**Activity**
Please print only the top portion of the entries below, ending with the line that contains "worst min register", exactly as written.

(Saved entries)
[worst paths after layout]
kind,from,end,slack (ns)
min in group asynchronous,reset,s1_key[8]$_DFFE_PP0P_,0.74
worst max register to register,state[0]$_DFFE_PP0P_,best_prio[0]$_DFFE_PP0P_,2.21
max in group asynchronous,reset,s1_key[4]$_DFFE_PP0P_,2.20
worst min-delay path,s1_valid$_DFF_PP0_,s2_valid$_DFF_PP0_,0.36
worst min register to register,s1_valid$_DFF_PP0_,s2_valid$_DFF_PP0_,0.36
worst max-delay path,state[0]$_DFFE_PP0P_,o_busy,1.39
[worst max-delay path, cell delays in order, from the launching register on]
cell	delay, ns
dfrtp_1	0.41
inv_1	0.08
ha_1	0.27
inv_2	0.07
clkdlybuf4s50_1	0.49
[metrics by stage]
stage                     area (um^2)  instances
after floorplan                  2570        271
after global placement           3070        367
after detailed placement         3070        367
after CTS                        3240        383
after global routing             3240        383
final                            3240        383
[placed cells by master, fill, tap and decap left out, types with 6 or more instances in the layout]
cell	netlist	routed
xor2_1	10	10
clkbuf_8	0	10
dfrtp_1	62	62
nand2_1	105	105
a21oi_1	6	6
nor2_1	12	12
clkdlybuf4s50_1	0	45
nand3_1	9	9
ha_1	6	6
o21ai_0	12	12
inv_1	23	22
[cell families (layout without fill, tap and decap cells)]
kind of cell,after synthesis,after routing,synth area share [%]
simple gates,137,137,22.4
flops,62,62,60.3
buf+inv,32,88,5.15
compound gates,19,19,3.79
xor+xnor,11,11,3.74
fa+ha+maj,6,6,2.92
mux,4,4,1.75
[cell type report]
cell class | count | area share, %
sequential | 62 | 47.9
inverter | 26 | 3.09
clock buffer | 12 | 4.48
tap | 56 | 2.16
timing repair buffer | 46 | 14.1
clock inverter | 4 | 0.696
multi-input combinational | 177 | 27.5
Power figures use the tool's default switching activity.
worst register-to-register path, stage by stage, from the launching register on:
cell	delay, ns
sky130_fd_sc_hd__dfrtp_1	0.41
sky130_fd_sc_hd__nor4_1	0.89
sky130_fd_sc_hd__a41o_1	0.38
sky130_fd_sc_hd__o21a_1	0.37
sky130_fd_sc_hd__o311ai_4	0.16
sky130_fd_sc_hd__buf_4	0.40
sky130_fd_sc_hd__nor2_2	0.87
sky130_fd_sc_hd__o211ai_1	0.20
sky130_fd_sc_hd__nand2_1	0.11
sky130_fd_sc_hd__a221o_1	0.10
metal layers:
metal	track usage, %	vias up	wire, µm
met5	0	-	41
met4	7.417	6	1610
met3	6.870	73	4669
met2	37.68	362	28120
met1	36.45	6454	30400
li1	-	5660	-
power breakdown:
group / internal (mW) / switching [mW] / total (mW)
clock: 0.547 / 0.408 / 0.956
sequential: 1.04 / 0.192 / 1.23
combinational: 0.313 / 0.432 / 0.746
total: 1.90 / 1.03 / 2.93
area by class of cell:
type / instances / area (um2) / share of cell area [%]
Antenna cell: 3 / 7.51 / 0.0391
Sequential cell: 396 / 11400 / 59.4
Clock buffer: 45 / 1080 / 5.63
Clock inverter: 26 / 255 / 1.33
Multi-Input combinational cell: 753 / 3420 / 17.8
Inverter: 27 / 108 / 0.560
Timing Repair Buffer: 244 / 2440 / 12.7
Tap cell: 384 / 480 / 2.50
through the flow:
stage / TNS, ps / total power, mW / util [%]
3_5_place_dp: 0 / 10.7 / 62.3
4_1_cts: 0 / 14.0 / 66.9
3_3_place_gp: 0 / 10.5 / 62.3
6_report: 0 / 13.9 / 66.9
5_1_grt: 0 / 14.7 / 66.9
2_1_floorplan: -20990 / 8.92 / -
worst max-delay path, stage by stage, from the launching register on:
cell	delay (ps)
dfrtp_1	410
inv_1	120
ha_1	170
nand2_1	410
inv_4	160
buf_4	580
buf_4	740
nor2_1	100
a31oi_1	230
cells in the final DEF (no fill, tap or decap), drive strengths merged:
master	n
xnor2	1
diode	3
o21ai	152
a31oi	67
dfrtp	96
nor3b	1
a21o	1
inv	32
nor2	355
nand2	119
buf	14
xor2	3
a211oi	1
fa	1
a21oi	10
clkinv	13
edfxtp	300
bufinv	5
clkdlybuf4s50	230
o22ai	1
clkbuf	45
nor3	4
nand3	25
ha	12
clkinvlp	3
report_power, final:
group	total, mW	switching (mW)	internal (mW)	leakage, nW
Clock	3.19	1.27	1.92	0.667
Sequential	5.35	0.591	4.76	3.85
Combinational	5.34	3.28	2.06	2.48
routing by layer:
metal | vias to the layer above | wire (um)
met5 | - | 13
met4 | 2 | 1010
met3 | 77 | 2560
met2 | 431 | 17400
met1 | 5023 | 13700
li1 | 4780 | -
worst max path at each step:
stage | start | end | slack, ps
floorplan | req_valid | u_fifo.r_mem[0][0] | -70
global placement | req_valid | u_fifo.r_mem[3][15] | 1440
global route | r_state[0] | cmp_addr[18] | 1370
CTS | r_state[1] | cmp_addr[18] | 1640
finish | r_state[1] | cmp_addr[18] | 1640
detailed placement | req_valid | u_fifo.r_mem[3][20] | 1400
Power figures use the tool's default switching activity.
### config.mk
export PLATFORM = sky130hd
export DESIGN_NAME = wptr_full_burst_flat
export DESIGN_NICKNAME = d
export VERILOG_FILES = /design/src/rtl/wptr_full_burst_if.sv /design/src/rtl/wptr_full_burst.sv /design/src/flat_wrapper.sv
export SDC_FILE = /design/constraint.sdc
export NUM_CORES = 1
export LEC_CHECK = 0
export CELL_PAD_IN_SITES_DETAIL_PLACEMENT = 1
export CELL_PAD_IN_SITES_GLOBAL_PLACEMENT = 1
export CORE_ASPECT_RATIO = 0.75
export CORE_MARGIN = 3
export CORE_UTILIZATION = 39
export CTS_CLUSTER_DIAMETER = 120
export DETAILED_ROUTE_END_ITERATION = 6
export GPL_ROUTABILITY_DRIVEN = 1
export GPL_TIMING_DRIVEN = 0
export PLACE_DENSITY_LB_ADDON = 0.12
export SYNTH_ARGS = -nofsm -noshare
export SYNTH_HDL_FRONTEND = slang
export SYNTH_SLANG_ARGS = --single-unit
### constraint.sdc
create_clock -name wclk -period 12.45 [get_ports wclk]
set_input_delay 3.1125 -clock wclk [delete_from_list [all_inputs] [get_ports wclk]]
set_output_delay 3.1125 -clock wclk [all_outputs]
set_load 0.005 [all_outputs]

**Result of this exercise**
[worst paths after layout]
kind,from,end,slack (ns)
min in group asynchronous,reset,s1_key[8]$_DFFE_PP0P_,0.74
worst max register to register,state[0]$_DFFE_PP0P_,best_prio[0]$_DFFE_PP0P_,2.21
max in group asynchronous,reset,s1_key[4]$_DFFE_PP0P_,2.20
worst min-delay path,s1_valid$_DFF_PP0_,s2_valid$_DFF_PP0_,0.36
worst min register to register,s1_valid$_DFF_PP0_,s2_valid$_DFF_PP0_,0.36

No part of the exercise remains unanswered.